==== Data section ====

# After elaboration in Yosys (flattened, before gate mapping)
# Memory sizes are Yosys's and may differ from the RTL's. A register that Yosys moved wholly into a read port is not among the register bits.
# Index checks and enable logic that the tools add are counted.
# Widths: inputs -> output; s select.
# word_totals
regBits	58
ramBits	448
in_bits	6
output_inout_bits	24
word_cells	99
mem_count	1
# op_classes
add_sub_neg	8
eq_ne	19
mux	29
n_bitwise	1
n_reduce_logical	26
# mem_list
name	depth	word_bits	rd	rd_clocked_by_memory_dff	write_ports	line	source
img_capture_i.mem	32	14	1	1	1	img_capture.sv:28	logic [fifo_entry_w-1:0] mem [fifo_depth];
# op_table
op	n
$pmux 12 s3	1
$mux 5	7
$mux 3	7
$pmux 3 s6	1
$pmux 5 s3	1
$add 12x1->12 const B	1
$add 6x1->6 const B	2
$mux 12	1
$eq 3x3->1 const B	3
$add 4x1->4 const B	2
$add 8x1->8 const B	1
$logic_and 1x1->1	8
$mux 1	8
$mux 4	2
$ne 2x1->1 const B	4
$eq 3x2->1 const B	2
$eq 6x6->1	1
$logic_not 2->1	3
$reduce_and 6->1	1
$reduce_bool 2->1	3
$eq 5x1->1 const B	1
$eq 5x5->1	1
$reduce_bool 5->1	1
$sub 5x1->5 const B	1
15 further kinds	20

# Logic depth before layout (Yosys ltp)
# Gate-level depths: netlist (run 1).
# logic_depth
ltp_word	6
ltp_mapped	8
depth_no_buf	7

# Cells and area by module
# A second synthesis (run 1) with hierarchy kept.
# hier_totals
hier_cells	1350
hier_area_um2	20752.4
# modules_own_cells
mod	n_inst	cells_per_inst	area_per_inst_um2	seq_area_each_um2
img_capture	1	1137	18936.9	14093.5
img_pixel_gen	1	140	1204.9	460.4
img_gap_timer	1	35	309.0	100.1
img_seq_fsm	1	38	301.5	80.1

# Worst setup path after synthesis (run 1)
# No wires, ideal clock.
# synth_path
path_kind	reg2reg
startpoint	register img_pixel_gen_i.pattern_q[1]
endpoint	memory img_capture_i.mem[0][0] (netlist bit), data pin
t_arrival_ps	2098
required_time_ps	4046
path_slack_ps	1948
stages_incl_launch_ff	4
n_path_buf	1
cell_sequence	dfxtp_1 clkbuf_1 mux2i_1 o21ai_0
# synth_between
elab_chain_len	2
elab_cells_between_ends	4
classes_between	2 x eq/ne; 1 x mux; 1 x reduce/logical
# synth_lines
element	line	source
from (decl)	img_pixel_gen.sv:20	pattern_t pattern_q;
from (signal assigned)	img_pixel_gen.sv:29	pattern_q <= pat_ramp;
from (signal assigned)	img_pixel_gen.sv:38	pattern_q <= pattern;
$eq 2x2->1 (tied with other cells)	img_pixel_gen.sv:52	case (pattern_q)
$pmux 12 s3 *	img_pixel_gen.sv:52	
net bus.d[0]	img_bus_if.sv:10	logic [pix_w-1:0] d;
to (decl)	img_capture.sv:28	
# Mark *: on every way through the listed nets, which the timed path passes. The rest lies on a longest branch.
--- src/hdl/dual_issue_pkg.sv ---
`default_nettype none

package dual_issue_pkg;

    localparam int XLEN       = 32;
    localparam int REG_AW     = 5;
    localparam int REG_NUM    = 32;
    localparam int FIFO_DEPTH = 8;
    localparam int FIFO_AW    = 3;
    localparam int ALU_OP_W   = 4;

    localparam logic [ALU_OP_W-1:0] ALU_ADD  = 4'd0;
    localparam logic [ALU_OP_W-1:0] ALU_SUB  = 4'd1;
    localparam logic [ALU_OP_W-1:0] ALU_AND  = 4'd2;
    localparam logic [ALU_OP_W-1:0] ALU_OR   = 4'd3;
    localparam logic [ALU_OP_W-1:0] ALU_XOR  = 4'd4;
    localparam logic [ALU_OP_W-1:0] ALU_NOR  = 4'd5;
    localparam logic [ALU_OP_W-1:0] ALU_SLT  = 4'd6;
    localparam logic [ALU_OP_W-1:0] ALU_SLTU = 4'd7;
    localparam logic [ALU_OP_W-1:0] ALU_SLL  = 4'd8;
    localparam logic [ALU_OP_W-1:0] ALU_SRL  = 4'd9;
    localparam logic [ALU_OP_W-1:0] ALU_SRA  = 4'd10;
    localparam logic [ALU_OP_W-1:0] ALU_LUI  = 4'd11;

    localparam logic [5:0] OP_RTYPE = 6'h00;
    localparam logic [5:0] OP_ADDIU = 6'h09;
    localparam logic [5:0] OP_SLTI  = 6'h0a;
    localparam logic [5:0] OP_ANDI  = 6'h0c;
    localparam logic [5:0] OP_ORI   = 6'h0d;
    localparam logic [5:0] OP_XORI  = 6'h0e;
    localparam logic [5:0] OP_LUI   = 6'h0f;

    localparam logic [5:0] FN_SLL  = 6'h00;
    localparam logic [5:0] FN_SRL  = 6'h02;
    localparam logic [5:0] FN_SRA  = 6'h03;
    localparam logic [5:0] FN_ADDU = 6'h21;
    localparam logic [5:0] FN_SUBU = 6'h23;
    localparam logic [5:0] FN_AND  = 6'h24;
    localparam logic [5:0] FN_OR   = 6'h25;
    localparam logic [5:0] FN_XOR  = 6'h26;
    localparam logic [5:0] FN_NOR  = 6'h27;
    localparam logic [5:0] FN_SLT  = 6'h2a;
    localparam logic [5:0] FN_SLTU = 6'h2b;

    // same word seen as R-type or I-type
    typedef union packed {
        struct packed {
            logic [5:0]        op;
            logic [REG_AW-1:0] rs;
            logic [REG_AW-1:0] rt;
            logic [REG_AW-1:0] rd;
            logic [4:0]        shamt;
            logic [5:0]        funct;
        } r;
        struct packed {
            logic [5:0]        op;
            logic [REG_AW-1:0] rs;
            logic [REG_AW-1:0] rt;
            logic [15:0]       imm16;
        } i;
    } inst_u;

endpackage

`default_nettype wire

--- src/hdl/inst_fifo.sv ---
`default_nettype none

module inst_fifo (
    input  wire                                  clk,
    input  wire                                  rst_i,
    input  wire                                  push_i,
    input  wire  [dual_issue_pkg::XLEN-1:0]      push_data_i,
    input  wire  [1:0]                           pop_cnt_i,
    output logic [dual_issue_pkg::XLEN-1:0]      head0_o,
    output logic [dual_issue_pkg::XLEN-1:0]      head1_o,
    output logic [dual_issue_pkg::FIFO_AW:0]     count_o,
    output logic                                 full_o
);

    logic [dual_issue_pkg::XLEN-1:0]    mem [dual_issue_pkg::FIFO_DEPTH];
    logic [dual_issue_pkg::FIFO_AW-1:0] wptr;
    logic [dual_issue_pkg::FIFO_AW-1:0] rptr;
    logic [dual_issue_pkg::FIFO_AW-1:0] rptr_next;
    logic [dual_issue_pkg::FIFO_AW:0]   count;

    assign rptr_next = rptr + dual_issue_pkg::FIFO_AW'(1);

    always_ff @(posedge clk) begin
        if (push_i) begin
            mem[wptr] <= push_data_i;
        end
    end

    // pointers wrap on their own since depth is a power of two
    always_ff @(posedge clk) begin
        if (rst_i) begin
            wptr  <= '0;
            rptr  <= '0;
            count <= '0;
        end else begin
            if (push_i) begin
                wptr <= wptr + dual_issue_pkg::FIFO_AW'(1);
            end
            rptr  <= rptr + dual_issue_pkg::FIFO_AW'(pop_cnt_i);
            count <= count + (dual_issue_pkg::FIFO_AW + 1)'(push_i)
                           - (dual_issue_pkg::FIFO_AW + 1)'(pop_cnt_i);
        end
    end

    assign head0_o = mem[rptr];
    assign head1_o = mem[rptr_next];
    assign count_o = count;
    assign full_o  = (count == (dual_issue_pkg::FIFO_AW + 1)'(dual_issue_pkg::FIFO_DEPTH));

endmodule

`default_nettype wire

--- config.mk ---
export PLATFORM = sky130hd
export DESIGN_NAME = inst_fifo
export DESIGN_NICKNAME = d
export VERILOG_FILES = /design/src/hdl/dual_issue_pkg.sv /design/src/hdl/inst_fifo.sv
export SDC_FILE = /design/constraint.sdc
export NUM_CORES = 1
export LEC_CHECK = 0
export ABC_CLOCK_PERIOD_IN_PS = 4940
export CORE_MARGIN = 8
export CORE_UTILIZATION = 30
export DETAILED_ROUTE_END_ITERATION = 6
export DONT_BUFFER_PORTS = 1
export PLACE_DENSITY = 0.52
export SYNTH_ARGS = -nofsm -noshare
export SYNTH_HDL_FRONTEND = slang
export SYNTH_SLANG_ARGS = --single-unit
--- constraint.sdc ---
create_clock -name clk -period 4.94 [get_ports clk]
set_input_delay 1.235 -clock clk [delete_from_list [all_inputs] [get_ports clk]]
set_output_delay 1.235 -clock clk [all_outputs]
set_load 0.01 [all_outputs]
; Word-level counts from Yosys, hierarchy flattened
; Memories as Yosys holds them, arrays and structs flattened. A register that Yosys moved wholly into a read port is not among the register bits.
; Index checks and enable logic that the tools add are counted.
[totals]
regBits = 10
latch_bits = 0
ram_bits = 256
rom_bits = 0
output_inout_bits = 69
mem_count = 1
[classes]
addsub = 5
mul = 0
div_mod_pow = 0
magnitude_cmp = 0
eq_ne = 1
n_shift = 0
n_mux = 3
n_bitwise = 0
reduce_logical = 0
[mem_list]
columns = name, depth, width, read_ports, rd_clocked_by_memory_dff, wr, line
row1 = mem, 8, 32, 2, 1, 1, inst_fifo.sv:15  ; logic [dual_issue_pkg::XLEN-1:0] mem [dual_issue_pkg::FIFO_DEPTH];
[ops]
columns = op, count
row1 = "adder 3 x 1 -> 3 bit, second input constant", 2
row2 = adder 4 x 1 -> 4 bit, 1
row3 = "== test 4 bit, second input constant", 1
row4 = subtractor 4 x 2 -> 4 bit, 1
row5 = adder 3 x 2 -> 3 bit, 1
row6 = two-way mux 3 bit, 1
row7 = two-way mux 1 bit, 2

; Depth between registers and ports, before layout
; Gate-level depths: netlist (run 1).
[depth]
ltp_word = 2
depth_mapped = 8
depth_no_buf = 8

; Worst setup path before layout (run 1)
; OpenSTA, ideal clock, no wires.
[synth_path]
path_kind = input-to-reg
start = in push_i
end = mem mem[0][0] (netlist name) (enable)
setup_ns = 0.461
arrival_ns = 3.536
t_required_ns = 4.479
slack_ns = 0.943
stages = 2
path_buffers = 0
path_cell_list = nand2b_1 > nor3_1
[synth_via]
elab_chain_len = 2
[synth_rtl]
columns = item, line
row1 = from (decl), inst_fifo.sv:6  ; input wire push_i,
row2 = two-way mux 1 bit, inst_fifo.sv:24  ; if (push_i) begin
row3 = two-way mux 1 bit (not written as such), inst_fifo.sv:25  ; mem[wptr] <= push_data_i;
row4 = to (decl), inst_fifo.sv:15
; Every way passes these cells.

==> impl_results.md, run 1 <==
* Die Width at 217.8 microns
* Reg clk slew, reported paths at 60 ps
* Initial Util at 30.13%
* Chip Height at 217.8 microns
* Worst-path maximum fanout at 38
* Post-CTS Setup Inserts at 0
* CP startpoint kind: flop
* Fin crit period at 4271 ps
* Die area at 47440 sq um
* CTS H-tree lvls at 1
* Maximum VDD drop at 0.0002163 V
* Worst Max-Slew Pin Slew at 1068 ps
* Pin count of the biggest net entering global routing at 130
* FF+latch count, synth at 266
* Via count at 5724
* Tightest Hold Check Type: reg2reg
* Final Max Slew Viols at 0
* All-Layer GR Usage at 12.18%
* DR WL/cell at 26.39 microns
* Global-route wire length before repair at 42990 microns
* Routed WL at 29370 microns
* Number of buffers created by CTS at 29
* Gpl congestion at 0.6981
* Clk buf depth at 3
* # IOs at 106
* Seq/Total Area, Yosys at 64.56%
* Period utilization at 86.45%
* Post-route DRC at 0
* # rows at 74
* Commonest cells after routing, fill and taps aside: 256 x edfxtp_1, 102 x mux4_2, 65 x mux2_2
* YS warnings at 0
* Mapped Area at 12220 sq um
* Total design power at 5.809 mW
* Cell leakage power at 4.235 nW
* Mapped Cells at 549
* Crit path buffers/inverters at 1
* CTS sink count at 266
* Fin area at 13820 sq um
* Port bufs at 0
* Syn avg cell area at 22.25 sq um
* RSZ-0062 raised after global routing: no
* Ant diodes at 0
* Vias in the first global route at 6445
* Most common cell after layout, fill and taps aside: edfxtp_1
* Fmax at 234.1 MHz
* Initial antenna violation count at 0
* Crit. End Element: primary output
* Yosys cell types at 24
* Layout cells sized above 1 at 40.96%
* Status: finished, final reports clean
* Post-route clock skew at 17.38 ps
* Finished Core Util at 34.07%
* Routed Antenna Nets at 0
* P&R area growth vs syn at 13.08%
* CTS tree: built
* Initial DRC Count at 296
* Critical-path cell list: buf_4 -> mux4_1 -> mux2_2
* CP Data Arrival Time at 3040 ps
* Setup TNS at 0 ps
* Maxcap violations at 0
* Area after DPL at 12880 sq um
* CP max stage delay at 750 ps
* Setup violation total in the final timing report at 0
* Final hold viol count at 0
* Critical path's top delay family: multiplexers
* Slew HR at 28.79%
* Post-DP HPWL at 17320 microns
* Core Area at 40550 sq um
* Vias per cell at 5.143
* CP required at 3700 ps
* Power Density at 420.5 nW/um^2
* DRT Pass-1 Iters at 4
* Cts repair resizes at 0
* Slowest cell on the critical path: buf_4
* Worst setup path class: reg2out
* Mapped Nets at 597
* Overflow after GRT at 0
* Hold_buf cts at 0
* Clock latency on the worst-skew pair at 560 ps
* # nets final at 608
* Clk root buf: clkbuf_16
## per-stage QoR
stage	hold slack, ps	setup slack [ps]	std cells
2_1_floorplan	491.9	943.2	549
3_3_place_gp	507.1	1124	1061
3_5_place_dp	531.6	1108	1061
4_1_cts	549.5	503.5	1113
5_1_grt	578.9	426.6	1113
6_report	548.8	669.2	1113
## per-layer routing
metal / wire (microns) / global-route usage, %
met1: 12120 / 14.53
met2: 14480 / 20.81
met3: 2259 / 4.272
met4: 515 / 3.135
met5: 0 / 0
## worst min-delay path, stage by stage, from the launching register on
cell and delay (ps):
dfxtp_1 360, xor2_1 80, nor2_1 80
## worst paths after layout
path,from,end,slack [ps],depth (start not counted)
min reg2reg,wptr[2],wptr[2],550,2
min,wptr[2],wptr[2],550,2
max,rptr[1],head0_o[24],670,3
max reg2reg,wptr[2],mem[2][0],2720,3
## cell usage after synthesis (all sizes together)
cell type  instances  share of area (%)
a21o               1              0.061
a21oi              1              0.041
buf               27                1.7
clkbuf             9               0.28
dfxtp             10                1.6
edfxtp           256                 63
fa                 2               0.33
ha                 9               0.92
inv                9               0.28
mux2              65                6.0
mux2i              1              0.082
mux4             128                 24
nand2              3              0.092
nand2b             3               0.15
nor2              14               0.43
nor2b              3               0.15
nor3               2              0.082
nor3b              1              0.061
xnor2              1              0.072
xor2               4               0.29
## where the power goes
group          internal [mW]  switching [mW]  total [mW]
clock network           1.28           0.871        2.15
logic                  0.503           0.543        1.05
registers               2.55          0.0644        2.61
total                   4.33            1.48        5.81
## layout make-up
cell class / instances / area [sq um]
timing repair buffer: 16 / 145.1
inverter: 9 / 33.78
sequential: 266 / 7896
tap: 532 / 665.6
multi-input combinational: 238 / 4136
clock inverter: 18 / 193.9
fill: 3749 / 26740
clock buffer: 34 / 744.5
## sequential cells by signal, indices dropped and copies added (netlist names)
register and count:
count_o 4, mem 256, rptr 3, wptr 3
## cell families after synthesis
group / after synthesis / synth area share, %
xor+xnor: 5 / 0.3584
flops: 266 / 64.56
buf+inv: 45 / 2.294
compound gates: 2 / 0.1024
simple gates: 26 / 0.9729
mux: 194 / 30.47
fa+ha+maj: 11 / 1.249
No activity file was read; power rests on OpenSTA's default activity.
==> run 2, diff against run 1 <==
CORE_UTILIZATION = 40   (was 30)
PLACE_DENSITY = 0.62   (was 0.52)
==> run 2 against run 1 <==
  * Clock power hardly changed
  * Maximum frequency increased by 2.2%
  * First-iteration DRC count fell by 2.7%
  * Global-route usage grew 2.5 points
  * Non-clock buffer count shrank 2
  * Utilization increased by 11 points
  * Critical path depth did not move
  * Setup slack gained 92 ps
  * Design area decreased by 1.4%
  * Critical path type unchanged
  * Largest power group unchanged
==> impl_results.md, run 2 (synthesized netlist as in run 1, its figures left out) <==
* Status: finished, final reports clean
* Post-CTS Setup Inserts at 0
* CP required at 3700 ps
* Clk root buf: clkbuf_16
* P&R area growth vs syn at 11.47%
* Worst Max-Slew Pin Slew at 1038 ps
* R2R Path Start: rptr[1]
* Power Density at 421.5 nW/um^2
* Setup violation total in the final timing report at 0
* Die Width at 190.8 microns
* Vias in the first global route at 6202
* Setup TNS at 0 ps
* Hold_buf cts at 0
* # rows at 64
* Cts repair resizes at 0
* Final hold viol count at 0
* Critical Path Start: rptr[1]
* Overflow after GRT at 0
* Reg2reg path depth at 5
* Reg clk slew, reported paths at 60 ps
* Routed Antenna Nets at 0
* Post-route clock skew at 8.387 ps
* Critical Path End: head0_o[25]
* Initial DRC Count at 288
* CP Data Arrival Time at 2940 ps
* Initial antenna violation count at 0
* CTS H-tree lvls at 1
* Pin count of the biggest net entering global routing at 130
* Layout cells sized above 1 at 40.76%
* Clock latency on the worst-skew pair at 540 ps
* Final Max Slew Viols at 0
* CP startpoint kind: flop
* Worst Min Path Start: wptr[2]
* Via count at 5581
* Fmax at 239.3 MHz
* Final WS setup at 761.6 ps
* Tightest Hold Check Type: reg2reg
* DR WL/cell at 27.27 microns
* Most common cell after layout, fill and taps aside: edfxtp_1
* RSZ-0062 raised after global routing: no
* Initial Util at 40.26%
* Fin crit period at 4178 ps
* Ant diodes at 0
* Port bufs at 0
* Post-route DRC at 0
* # nets final at 605
* Gpl congestion at 0.7119
* Maxcap violations at 0
* Worst reg2reg endpoint: rptr[2]
* Number of buffers created by CTS at 28
* Slew HR at 30.77%
* Post-DP HPWL at 15610 microns
* Die area at 36390 sq um
* # IOs at 106
* All-Layer GR Usage at 14.70%
* Global-route wire length before repair at 40020 microns
* CTS tree: built
* Core Area at 30350 sq um
* Top reg by flops: mem
* Fillers at 2490
* CTS sink count at 266
* Vias per cell at 5.724
* Commonest cells after routing, fill and taps aside: 256 x edfxtp_1, 102 x mux4_2, 65 x mux2_2
* Crit. End Element: primary output
* Period utilization at 84.58%
* Cell leakage power at 4.214 nW
* Worst setup path class: reg2out
* Reg2Reg Setup Slack at 2620 ps
* Chip Height at 190.8 microns
* Setup WS pre-CTS at 1222 ps
* Clk buf depth at 3
* Max FFs per register at 256
* Maximum VDD drop at 0.0002535 V
* Worst-path maximum fanout at 47
* Routed WL at 26590 microns
* DRT Pass-1 Iters at 6
-- run 2: cell count changes in the layout (fill, tap and decap cells not counted) --
cell        before  now
clkbuf_1         5    3
clkinv_1         5    7
clkinvlp_4       1    3
buf_12           2    1
buf_4           14   13
clkinv_2         6    5
clkinv_4         1    0
-- run 2: area by class of cell --
cell class / count / area (sq um) / area share (%)
Clock buffer: 32 / 737.0 / 5.411
Clock inverter: 20 / 202.7 / 1.488
Inverter: 9 / 33.78 / 0.2480
Multi-Input combinational cell: 238 / 4136 / 30.37
Sequential cell: 266 / 7896 / 57.98
Tap cell: 396 / 495.5 / 3.638
Timing Repair Buffer: 14 / 117.6 / 0.8636
-- run 2: critical path, cell delays in order (launching register included) --
cell	delay, ps
dfxtp_4	610
buf_4	790
mux4_1	650
mux2_2	330
-- run 2: metal layers --
metal / global-route usage (%) / up-vias / share of wire, %
li1: - / 2398 / -
met1: 16.69 / 3010 / 38
met2: 26.21 / 138 / 52
met3: 4.627 / 35 / 7.3
met4: 4.206 / 0 / 2.1
met5: 0 / - / 0
-- run 2: through the flow --
stage | total power, mW | hold slack, ps | util, % | instances | cell area (sq um)
final | 5.740 | 541.4 | 44.88 | 975 | 13620
after global routing | 5.976 | 613.4 | 44.88 | 975 | 13620
after CTS | 5.834 | 547.0 | 44.88 | 975 | 13620
after detailed placement | 3.704 | 527.5 | 41.78 | 923 | 12680
after global placement | 3.683 | 520.4 | 41.78 | 923 | 12680
after floorplan | 3.466 | 491.9 | - | 549 | 12220
-- run 2: power by group --
| part | internal, mW | total (mW) | switching [mW] | leakage (nW) |
|---|---|---|---|---|
| Sequential | 2.55 | 2.61 | 0.0569 | 2.41 |
| Combinational | 0.497 | 1.02 | 0.522 | 1.35 |
| Clock | 1.28 | 2.12 | 0.839 | 0.453 |
-- run 2: worst min-delay path by stage --
stage / slack [ps] / cells after the start / to
floorplan: 490 / 2 / wptr[2]
CTS: 550 / 2 / wptr[2]
global placement: 520 / 2 / wptr[2]
detailed placement: 530 / 2 / wptr[2]
global route: 610 / 2 / wptr[2]
finish: 540 / 2 / wptr[2]
==> run 3, diff against run 2 <==
ABC_AREA = 1   (was default)
ABC_CLOCK_PERIOD_IN_PS = 3900   (was 4940)
clock period = 3.9 ns   (was 4.94 ns; I/O delays follow)
==> run 3 against run 2 <==
  * Utilization decreased by 0.82 points
  * Wire length increased by 41%
  * Die area increased by 16%
  * Critical path type unchanged
  * Highest routed layer unchanged
==> impl_results.md, run 3 <==
* Worst setup path class: reg2out
* Top_reg_cell synth: edfxtp_1
* Initial antenna violation count at 0
* CTS H-tree lvls at 1
* Main area contributors after synthesis: edfxtp_1 54%, nand2_1 22%, nand3_1 9.0%
* Vias in the first global route at 10510
* P&R area growth vs syn at 8.809%
* Reg clk slew, reported paths at 60 ps
* All-Layer GR Usage at 17.65%
* Clock share of power at 36.6%
* CP Data Arrival Time at 2680 ps
* Clock latency on the worst-skew pair at 560 ps
* Max FFs per register at 256
* Status: finished, final reports clean
* Hold Slack at 483.4 ps
* Die area at 42140 sq um
* Post-CTS Setup Inserts at 0
* Final Max Slew Viols at 0
* Worst-path maximum fanout at 64
* Post-route clock skew at 12.39 ps
* # rows at 69
* CTS sink count at 266
* Fmax at 273.4 MHz
* Hold_buf cts at 0
* Clk root buf: clkbuf_16
* Final hold viol count at 0
* CTS tree: built
* # nets final at 1784
* Core Area at 35400 sq um
* DR WL/cell at 16.91 microns
* Setup TNS at 0 ps
* YS warnings at 0
* Mapped Area at 14330 sq um
* Post-DP HPWL at 21460 microns
* Clk buf depth at 3
* Cts repair resizes at 0
* Via count at 10990
* Final cell count without fillers at 2220
* Maxcap violations at 0
* Final WS setup at 242.5 ps
* Commonest cells after routing, fill and taps aside: 843 x nand2_1, 272 x inv_1, 257 x nand3_1
* CP required at 2920 ps
* Slew HR at 17.61%
* Worst Max-Slew Pin Slew at 1236 ps
* Setup violation total in the final timing report at 0
* Port bufs at 0
* Uppermost layer routed: met4
* Pin count of the biggest net entering global routing at 233
* DRT Pass-1 Iters at 5
* Maximum VDD drop at 0.0003660 V
* Ant diodes at 0
* Top reg by flops: mem
* Syn avg cell area at 8.061 sq um
* Synth top cells by count: 843 x nand2_1, 273 x inv_1, 257 x nand3_1, 256 x edfxtp_1, 46 x buf_2
* Sequential share of power at 41.4%
* Setup WS pre-CTS at 808.4 ps
* Fin area at 15600 sq um
* Yosys cell types at 21
* Gpl congestion at 0.7713
* Cell taking the most area after synthesis: edfxtp_1
* Mapped Nets at 1826
* Seq/Total Area, Yosys at 55.03%
* Layout cells sized above 1 at 4.946%
* Cell leakage power at 7.363 nW
* Placed insts at 2164
* Asr flop ratio synth at 0%
* Global-route wire length before repair at 58450 microns
* Tightest Hold Check Type: in2reg
* Period utilization at 93.78%
* Fin crit period at 3657 ps
* # IOs at 106
* Number of buffers created by CTS at 31
* M1 WL at 16140 microns
* Initial Util at 40.49%
* Chip Height at 205.3 microns
* Pint at 5.450 mW
* Fillers at 3423
* Routed Antenna Nets at 0
* Total design power at 7.910 mW
* Area after DPL at 14580 sq um
* Mapped Cells at 1778
* Met2 routed WL at 17740 microns
* Area fraction of the dominant cell type after synthesis at 53.64%
* Comb power frac at 22.0%
* Finished Core Util at 44.06%
* Most common cell after layout, fill and taps aside: nand2_1
* Post-route DRC at 0
* Crit. End Element: primary output
* Vias per cell at 4.951
* Power Density at 507.2 nW/um^2
* Post-synth EDFFs at 256
* Routed WL at 37540 microns
* Overflow after GRT at 0
* Die Width at 205.3 microns
* Switching Fraction at 31.10%
* Most frequent cell after synthesis: nand2_1
* FF+latch count, synth at 266
* DR WL met3 at 2662 microns
* RSZ-0062 raised after global routing: no
* Initial DRC Count at 833
* Net switching power at 2.460 mW
* CP startpoint kind: flop
run 3: path summary, 6_finish.rpt:
check	start	endpoint	slack [ps]	cells past startpoint
hold reg to reg	wptr[0]	wptr[0]	500	2
setup reg to reg	wptr[0]	mem[1][1]	1930	3
setup / recovery	rptr[0]	head1_o[10]	240	6
hold / removal	rst_i	rptr[0]	480	1
run 3: cells by family (layout without fill, tap and decap cells):
group	Yosys count	after routing	share of synthesized area [%]
compound gates	8	8	0.2793
buf+inv	373	354	11.81
xor+xnor	2	2	0.2532
flops	266	266	55.03
fa+ha+maj	11	11	1.065
simple gates	1118	1118	31.56
run 3: cell type report:
class | instances | area [sq um] | area share (%)
Inverter | 276 | 1041 | 6.675
Timing Repair Buffer | 22 | 252.7 | 1.621
Multi-Input combinational cell | 1139 | 4815 | 30.87
Clock inverter | 23 | 232.7 | 1.492
Clock buffer | 33 | 783.3 | 5.022
Tap cell | 461 | 576.8 | 3.699
Sequential cell | 266 | 7894 | 50.62
run 3: metal layers:
layer / track usage (%) / vias to the layer above
met5: 0 / -
met4: 6.459 / 0
met3: 3.700 / 67
met2: 29.26 / 335
met1: 22.55 / 5142
li1: - / 5448
run 3: power by group through the flow:
stage / clock network (mW) / logic (mW) / registers [mW]
after floorplan: 0 / 1.35 / 3.30
after global placement: 0 / 1.73 / 3.33
after detailed placement: 0 / 1.76 / 3.33
after CTS: 2.95 / 1.77 / 3.28
after global routing: 3.07 / 1.95 / 3.28
final: 2.89 / 1.74 / 3.28
run 3: worst max-delay path, cell delays in order, from the launching register on:
cell	delay (ps)
dfxtp_4	450
ha_2	380
buf_4	740
nand3_1	220
nand2_1	110
nand2_1	50
nand2_1	150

====

**Task**
Across the whole listing above, report each line that includes "source".

**Output for this task**
name	depth	word_bits	rd	rd_clocked_by_memory_dff	write_ports	line	source
element	line	source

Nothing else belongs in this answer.